#### DATA EXTRACTS
Context: an optimization exercise on an open-source flow, tuned for small area, a short achievable clock period and few clock cycles per item. The choices shown serve that exercise and are no tape-out recipe. At most, simulation tests tie the RTL to the original design; equivalence was not proved. No activity file was given, so power comes from the tool's default toggle rates.

== 07-01 ==
// mem_ctrl_top
module mem_ctrl_top #(
	parameter int REQ_DEPTH  = 4,
	parameter int RESP_DEPTH = 4
) (
	input  logic                          clk,
	input  logic                          rst,
	input  mem_ctrl_pkg::mem_req_t        req_i,
	input  logic                          req_wr_i,
	output logic                          req_full_o,
	output mem_ctrl_pkg::mem_resp_t       resp_o,
	output logic                          resp_valid_o,
	input  logic                          resp_rd_i,
	output mem_ctrl_pkg::bus_req_t        bus_o,
	input  logic                          ack_i,
	input  logic [mem_ctrl_pkg::DWID-1:0] dat_i
);
Size: about 290 flip-flops, ~390 I/O pins.
==> module ks_add32, before the edit <==
module ks_add32 (
	input  logic [31:0] a_i,
	input  logic [31:0] b_i,
	output logic [31:0] s_o
);
	logic [5:0][31:0] g;
	logic [5:0][31:0] p;
	assign g[0] = a_i & b_i;
	assign p[0] = a_i ^ b_i;
	for (genvar l = 1; l < 6; l++) begin : g_lvl
		localparam int H = 1 << (l - 1);
		for (genvar i = 0; i < 32; i++) begin : g_bit
			if ((i / H) % 2 == 1) begin : g_op
				localparam int J = (i / H) * H - 1;
				assign g[l][i] = g[l-1][i] | (p[l-1][i] & g[l-1][J]);
				assign p[l][i] = p[l-1][i] & p[l-1][J];
			end else begin : g_pass
				assign g[l][i] = g[l-1][i];
				assign p[l][i] = p[l-1][i];
			end
		end
	end
	assign s_o = p[0] ^ {g[5][30:0], 1'b0};
endmodule
export LEC_CHECK = 0
export ABC_AREA = 1
export CAP_MARGIN = 20
export CORE_MARGIN = 2
export CORE_UTILIZATION = 40
export CTS_CLUSTER_DIAMETER = 80
export CTS_CLUSTER_SIZE = 30
export SETUP_SLACK_MARGIN = 2.0
export SLEW_MARGIN = 20
export TNS_END_PERCENT = 0
create_clock -name core_clock -period 4.0 [get_ports {clk}]
standard.sh (not shown) runs the stock make flow with config.mk's settings and CLKGATE_MAP_FILE= SYNTH_SCRIPT=/design/flow/synth_recipe.tcl, a recipe that flattens the netlist after the stock synthesis.
==> flow/flow/run.sh <==
#!/bin/bash
# standard layout, with plain buf_1 cells as the port buffers instead of the
# default delay buffers; each step's own log is kept by ORFS under orfs/logs
set -euo pipefail
export BUFFER_PORTS_ARGS="-buffer_cell sky130_fd_sc_hd__buf_1"
bash standard.sh MATCH_CELL_FOOTPRINT=0 finish > standard_make.log 2>&1
> inputs changed (07-01 -> 01-27)
--- a/flow/design.v
+++ b/flow/design.v
@@ -102,18 +102,17 @@
 );
 	logic [5:0][31:0] g;
 	logic [5:0][31:0] p;
 	assign g[0] = a_i & b_i;
 	assign p[0] = a_i ^ b_i;
 	for (genvar l = 1; l < 6; l++) begin : g_lvl
-		localparam int H = 1 << (l - 1);
+		localparam int D = 1 << (l - 1);
 		for (genvar i = 0; i < 32; i++) begin : g_bit
-			if ((i / H) % 2 == 1) begin : g_op
-				localparam int J = (i / H) * H - 1;
-				assign g[l][i] = g[l-1][i] | (p[l-1][i] & g[l-1][J]);
-				assign p[l][i] = p[l-1][i] & p[l-1][J];
+			if (i >= D) begin : g_op
+				assign g[l][i] = g[l-1][i] | (p[l-1][i] & g[l-1][i-D]);
+				assign p[l][i] = p[l-1][i] & p[l-1][i-D];
 			end else begin : g_pass
 				assign g[l][i] = g[l-1][i];
 				assign p[l][i] = p[l-1][i];
 			end
 		end
 	end
--- outcome ---
The routed wire length in 07-01 is 0.919 times that in 01-27. Side by side, power turned out higher in 01-27 than in 07-01. Comparing 07-01 and 01-27, the higher synthesized cell count is on 01-27. Number of inserted diodes: 01-27 < 07-01. For worst slack on hold paths, 01-27 and 07-01 come out practically identical.
Testbench counts of 01-27, summed over its fixed seeds: cycles 10,823, items 3,200.
For 07-01, only the layout was checked, not whether the RTL still works.

* * *

## branch zinc
mem_ctrl_top, a different RTL version from the one above (not shown whole).
Size: about 280 flip-flops, ~0.016 mm2 of cells after synthesis.
==> module mem_ctrl_top, before the edit <==
module mem_ctrl_top #(
	parameter int REQ_DEPTH  = 4,
	parameter int RESP_DEPTH = 4
) (
	input  logic                          clk,
	input  logic                          rst,
	input  mem_ctrl_pkg::mem_req_t        req_i,
	input  logic                          req_wr_i,
	output logic                          req_full_o,
	output mem_ctrl_pkg::mem_resp_t       resp_o,
	output logic                          resp_valid_o,
	input  logic                          resp_rd_i,
	output mem_ctrl_pkg::bus_req_t        bus_o,
	input  logic                          ack_i,
	input  logic [mem_ctrl_pkg::DWID-1:0] dat_i
);
	logic [31:0] seg_base;
	logic [31:0] seg_limit;
	logic        st_v;       
	logic        st_cyc;     
	logic        st_ovf;     
	logic        st_rv;      
	logic        st_we;      
	logic [7:0]  st_sel;     
	logic        st_ld;      
	logic        st_zx;      
	logic        st_flt;     
	logic [1:0]  st_sz;
	logic [3:0]  st_tid;
	logic [31:0] st_adr;     
	logic [63:0] st_dat;     
	logic        r_v;
	logic        r_flt;
	logic [3:0]  r_tid;
	logic [63:0] r_res;
	logic [31:0] r_bad;
	logic rfree;
	logic leave;
	logic acc;
	logic ack;
	assign ack        = st_cyc & ack_i;
	assign rfree      = ~r_v | resp_rd_i;
	assign leave      = st_v & (~st_cyc | ack_i) & rfree;
	assign req_full_o = (st_cyc & ~ack_i) | (st_rv & ~resp_rd_i);
	assign acc        = req_wr_i & ~req_full_o;
	logic st_load;
	logic dat_hold;
	logic dat_catch;
	assign st_load   = ~req_full_o;
	assign dat_hold  = (st_we & ~ack_i) | (st_ovf & ~rfree);
	assign dat_catch = st_cyc & ~rfree;
	logic st_v_n;
	logic r_v_n;
	assign st_v_n = acc | (st_v & ~leave);
	assign r_v_n  = leave | (r_v & ~resp_rd_i);
	logic [1:0]  q_fn;
	logic [1:0]  q_sz;
	logic [31:0] q_adr;
	logic [63:0] q_pay;
	logic        q_set;
	logic        q_over;
	logic [31:0] q_reloc;
	logic [2:0]  q_lo;
	logic [63:0] q_rep;
	assign q_fn    = req_i.func;
	assign q_sz    = req_i.size;
	assign q_adr   = req_i.adr;
	assign q_pay   = req_i.payload;
	assign q_set   = (q_fn == mem_ctrl_pkg::FN_SETSEG);
	ks_gt32 u_over (
		.a_i  (q_adr),
		.b_i  (seg_limit),
		.gt_o (q_over)
	);
	ks_add32 u_reloc (
		.a_i (seg_base),
		.b_i (q_adr),
		.s_o (q_reloc)
	);
	always_comb begin
		case (q_sz)
		mem_ctrl_pkg::SZ_B: q_lo = 3'b000;
		mem_ctrl_pkg::SZ_W: q_lo = 3'b001;
		mem_ctrl_pkg::SZ_T: q_lo = 3'b011;
		default:            q_lo = 3'b111;
		endcase
	end
	always_comb begin
		for (int k = 0; k < 8; k++) begin
			case (q_sz)
			mem_ctrl_pkg::SZ_B: q_rep[8*k +: 8] = q_pay[7:0];
			mem_ctrl_pkg::SZ_W: q_rep[8*k +: 8] = q_pay[8*(k % 2) +: 8];
			mem_ctrl_pkg::SZ_T: q_rep[8*k +: 8] = q_pay[8*(k % 4) +: 8];
			default:            q_rep[8*k +: 8] = q_pay[8*k +: 8];
			endcase
		end
	end
	logic       q_bus;
	logic [2:0] q_lane;
	logic [7:0] q_sel;
	assign q_bus  = req_wr_i & ~q_set & ~q_over;
	assign q_lane = q_reloc[2:0] & ~q_lo;
	always_comb begin
		for (int k = 0; k < 8; k++)
			q_sel[k] = q_bus & ((q_sz == 2'd3)
				| ((k[2] == q_lane[2]) & ((q_sz == 2'd2)
				| ((k[1] == q_lane[1]) & ((q_sz == 2'd1)
				| (k[0] == q_lane[0]))))));
	end
	always_ff @(posedge clk) begin
		if (rst) begin
			seg_base  <= '0;
			seg_limit <= '1;
			st_v      <= 1'b0;
			st_cyc    <= 1'b0;
			st_ovf    <= 1'b0;
			st_rv     <= 1'b0;
			st_we     <= 1'b0;
			st_sel    <= '0;
			r_v       <= 1'b0;
		end else begin
			if (acc && q_set)
				{seg_base, seg_limit} <= q_pay;
			if (acc)
				st_cyc <= ~q_set & ~q_over;
			else if (ack_i)
				st_cyc <= 1'b0;
			if (st_load) begin
				st_we  <= q_bus & (q_fn == mem_ctrl_pkg::FN_STORE);
				st_sel <= q_sel;
			end else if (ack_i) begin
				st_we  <= 1'b0;
				st_sel <= '0;
			end
			st_v   <= st_v_n;
			r_v    <= r_v_n;
			st_rv  <= st_v_n & r_v_n;
			st_ovf <= ~rfree & (st_ovf | ack);
		end
	end
	always_ff @(posedge clk) begin
		if (st_load) begin
			st_tid <= req_i.tid;
			st_sz  <= q_sz;
			st_ld  <= ~q_fn[1] & ~q_over;
			st_zx  <= (q_fn == mem_ctrl_pkg::FN_LOADZ);
			st_flt <= ~q_set & q_over;
			st_adr <= q_over ? q_adr : {q_reloc[31:3], q_lane};
		end
		if (!dat_hold)
			st_dat <= dat_catch ? dat_i : q_rep;
	end
	logic [63:0] ld_res;
	load_align u_align (
		.rdata_i (st_ovf ? st_dat : dat_i),
		.lane_i  (st_adr[2:0]),
		.size_i  (mem_ctrl_pkg::mem_size_e'(st_sz)),
		.zext_i  (st_zx),
		.res_o   (ld_res)
	);
	always_ff @(posedge clk) begin
		if (rfree) begin
			r_tid <= st_tid;
			r_flt <= st_flt;
			r_res <= st_ld ? ld_res : '0;
			r_bad <= st_flt ? st_adr : '0;
		end
	end
	assign resp_valid_o    = r_v;
	assign resp_o.tid      = r_tid;
	assign resp_o.cause    = r_flt ? mem_ctrl_pkg::FLT_SGB : mem_ctrl_pkg::FLT_NONE;
	assign resp_o.res      = r_res;
	assign resp_o.bad_addr = r_bad;
	assign bus_o.cyc = st_cyc;
	assign bus_o.stb = st_cyc;
	assign bus_o.we  = st_we;
	assign bus_o.sel = st_sel;
	assign bus_o.adr = st_adr;
	assign bus_o.dat = st_dat;
endmodule
==> flow/config.mk <==
export PLATFORM = sky130hd
export DESIGN_NAME = mem_ctrl_top
export DESIGN_NICKNAME = mem_ctrl_top
export VERILOG_FILES = /design/flow/design.v
export SDC_FILE = /design/flow/constraint.sdc
export NUM_CORES = 4
export LEC_CHECK = 0
export ABC_AREA = 1
export CAP_MARGIN = 20
export CORE_MARGIN = 2
export CORE_UTILIZATION = 40
export SETUP_SLACK_MARGIN = 2.0
export SLEW_MARGIN = 20
export TNS_END_PERCENT = 0
==> flow/constraint.sdc <==
create_clock -name core_clock -period 4.0 [get_ports {clk}]
set_input_delay 0.8000 -clock core_clock [delete_from_list [all_inputs] [get_ports {clk}]]
set_output_delay 0.8000 -clock core_clock [all_outputs]
set_load 0.01 [all_outputs]
Scripts as last shown in full above: flow/flow/run.sh
Input changes introduced in branch garnet (baseline for comparison: branch zinc):
-- flow/design.v --
<<< branch zinc, line 147
	logic        st_v;       
	logic        st_cyc;     
	logic        st_ovf;     
	logic        st_rv;      
	logic        st_we;      
	logic [7:0]  st_sel;     
>>> branch garnet, line 147
	logic        st_v;       
	logic        st_cyc;     
	logic        st_we;      
	logic [7:0]  st_sel;     
<<< branch zinc, line 161
	logic        r_flt;
	logic [3:0]  r_tid;
	logic [63:0] r_res;
	logic [31:0] r_bad;
	logic rfree;
	logic leave;
>>> branch garnet, line 159
	logic        r_flt;
	logic [3:0]  r_tid;
	logic [63:0] r_dat;      
	logic rfree;
	logic leave;
<<< branch zinc, line 170
	assign rfree      = ~r_v | resp_rd_i;
	assign leave      = st_v & (~st_cyc | ack_i) & rfree;
	assign req_full_o = (st_cyc & ~ack_i) | (st_rv & ~resp_rd_i);
	assign acc        = req_wr_i & ~req_full_o;
	logic st_load;
>>> branch garnet, line 167
	assign rfree      = ~r_v | resp_rd_i;
	assign leave      = st_v & (~st_cyc | ack_i) & rfree;
	assign req_full_o = st_v & ~leave;
	assign acc        = req_wr_i & ~req_full_o;
	logic st_load;
<<< branch zinc, line 176
	logic dat_catch;
	assign st_load   = ~req_full_o;
	assign dat_hold  = (st_we & ~ack_i) | (st_ovf & ~rfree);
	assign dat_catch = st_cyc & ~rfree;
	logic st_v_n;
	logic r_v_n;
	assign st_v_n = acc | (st_v & ~leave);
	assign r_v_n  = leave | (r_v & ~resp_rd_i);
	logic [1:0]  q_fn;
	logic [1:0]  q_sz;
>>> branch garnet, line 173
	logic dat_catch;
	assign st_load   = ~req_full_o;
	assign dat_hold  = (st_we & ~ack_i) | (st_v & ~st_cyc & ~rfree);
	assign dat_catch = st_cyc & ~rfree;
	logic [1:0]  q_fn;
	logic [1:0]  q_sz;
<<< branch zinc, line 242
			st_v      <= 1'b0;
			st_cyc    <= 1'b0;
			st_ovf    <= 1'b0;
			st_rv     <= 1'b0;
			st_we     <= 1'b0;
			st_sel    <= '0;
>>> branch garnet, line 235
			st_v      <= 1'b0;
			st_cyc    <= 1'b0;
			st_we     <= 1'b0;
			st_sel    <= '0;
<<< branch zinc, line 250
			if (acc && q_set)
				{seg_base, seg_limit} <= q_pay;
			if (acc)
				st_cyc <= ~q_set & ~q_over;
			else if (ack_i)
				st_cyc <= 1'b0;
			if (st_load) begin
				st_we  <= q_bus & (q_fn == mem_ctrl_pkg::FN_STORE);
>>> branch garnet, line 241
			if (acc && q_set)
				{seg_base, seg_limit} <= q_pay;
			if (acc) begin
				st_v   <= 1'b1;
				st_cyc <= ~q_set & ~q_over;
			end else begin
				if (leave)
					st_v <= 1'b0;
				if (ack_i)
					st_cyc <= 1'b0;
			end
			if (st_load) begin
				st_we  <= q_bus & (q_fn == mem_ctrl_pkg::FN_STORE);
<<< branch zinc, line 261
				st_sel <= '0;
			end
			st_v   <= st_v_n;
			r_v    <= r_v_n;
			st_rv  <= st_v_n & r_v_n;
			st_ovf <= ~rfree & (st_ovf | ack);
		end
	end
>>> branch garnet, line 257
				st_sel <= '0;
			end
			r_v <= leave | (r_v & ~resp_rd_i);
		end
	end
<<< branch zinc, line 281
	logic [63:0] ld_res;
	load_align u_align (
		.rdata_i (st_ovf ? st_dat : dat_i),
		.lane_i  (st_adr[2:0]),
		.size_i  (mem_ctrl_pkg::mem_size_e'(st_sz)),
>>> branch garnet, line 274
	logic [63:0] ld_res;
	load_align u_align (
		.rdata_i (st_cyc ? dat_i : st_dat),
		.lane_i  (st_adr[2:0]),
		.size_i  (mem_ctrl_pkg::mem_size_e'(st_sz)),
<<< branch zinc, line 291
			r_tid <= st_tid;
			r_flt <= st_flt;
			r_res <= st_ld ? ld_res : '0;
			r_bad <= st_flt ? st_adr : '0;
		end
	end
>>> branch garnet, line 284
			r_tid <= st_tid;
			r_flt <= st_flt;
			r_dat[63:32] <= st_ld ? ld_res[63:32] : '0;
			r_dat[31:0]  <= st_ld ? ld_res[31:0] : st_flt ? st_adr : '0;
		end
	end
<<< branch zinc, line 298
	assign resp_o.tid      = r_tid;
	assign resp_o.cause    = r_flt ? mem_ctrl_pkg::FLT_SGB : mem_ctrl_pkg::FLT_NONE;
	assign resp_o.res      = r_res;
	assign resp_o.bad_addr = r_bad;
	assign bus_o.cyc = st_cyc;
	assign bus_o.stb = st_cyc;
>>> branch garnet, line 291
	assign resp_o.tid      = r_tid;
	assign resp_o.cause    = r_flt ? mem_ctrl_pkg::FLT_SGB : mem_ctrl_pkg::FLT_NONE;
	assign resp_o.res      = {r_dat[63:32], r_flt ? 32'h0 : r_dat[31:0]};
	assign resp_o.bad_addr = r_flt ? r_dat[31:0] : 32'h0;
	assign bus_o.cyc = st_cyc;
	assign bus_o.stb = st_cyc;
branch garnet ended with every stage complete and zero timing, DRC or antenna violations. Between branch garnet and branch zinc, distinct cell type count after synthesis is lower for branch zinc, branch garnet comes in above that. Looking at final critical-path setup slack, branch garnet sits below branch zinc. Run comparison: branch zinc path type of the worst setup path reg2reg; branch garnet path type of the worst setup path reg2out. Delta (branch garnet minus branch zinc): maximum frequency down 4.0%; synthesized cell count shows an increase of 159; clock distribution area overhead in the final layout shrank by 0.17 points; portion of total power attributed to sequential cells went down. Compared with branch zinc, branch garnet shows a higher global-route usage.
Testbench counts of branch garnet, summed over its fixed seeds: cycles 10,823, items 3,200.
Function not checked in branch zinc: the RTL went through the layout flow alone.

==> static timing again, ports no longer ideal <==
In the flow no input, the clock included, has a driving cell. The finished layouts below were timed again as built, in two steps.
Step 1 (the two cells are an assumption about what drives the block):
set clk [get_ports {clk}]
set_driving_cell -lib_cell sky130_fd_sc_hd__clkbuf_16 $clk
set_driving_cell -lib_cell sky130_fd_sc_hd__buf_2 [delete_from_list [all_inputs] $clk]
Step 2, shift: input delay + t, output delay - t, t = (earliest + latest rising clock arrival at the registers) / 2. This alone moves slack from input paths to output paths.
Slacks: no drivers / after step 1 / after step 2; pairs: no drivers / after step 1.
| run | shift t [ns] | slack for setup (ns) | worst data-port slew with drivers (ns) |
|---|---|---|---|
| 07-01 | 0.593 | 1.568 / 1.590 / 0.997 | 0.11 |
| 01-27 | 0.605 | 1.758 / 1.769 / 1.180 | 0.10 |
| branch zinc | 0.604 | 1.755 / 1.751 / 1.199 | 0.10 |
| branch garnet | 0.621 | 1.662 / 1.607 / 1.083 | 0.11 |
After both steps every run listed still meets setup and hold. The setup slack of branch garnet, which loses most, moves by -0.055 ns with the drivers and by -0.579 ns with both steps.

#### AIM OF THE EXERCISE
In the entries above, find each line with "genvar" and list it.

#### ANSWER
	for (genvar l = 1; l < 6; l++) begin : g_lvl
		for (genvar i = 0; i < 32; i++) begin : g_bit
 	for (genvar l = 1; l < 6; l++) begin : g_lvl
 		for (genvar i = 0; i < 32; i++) begin : g_bit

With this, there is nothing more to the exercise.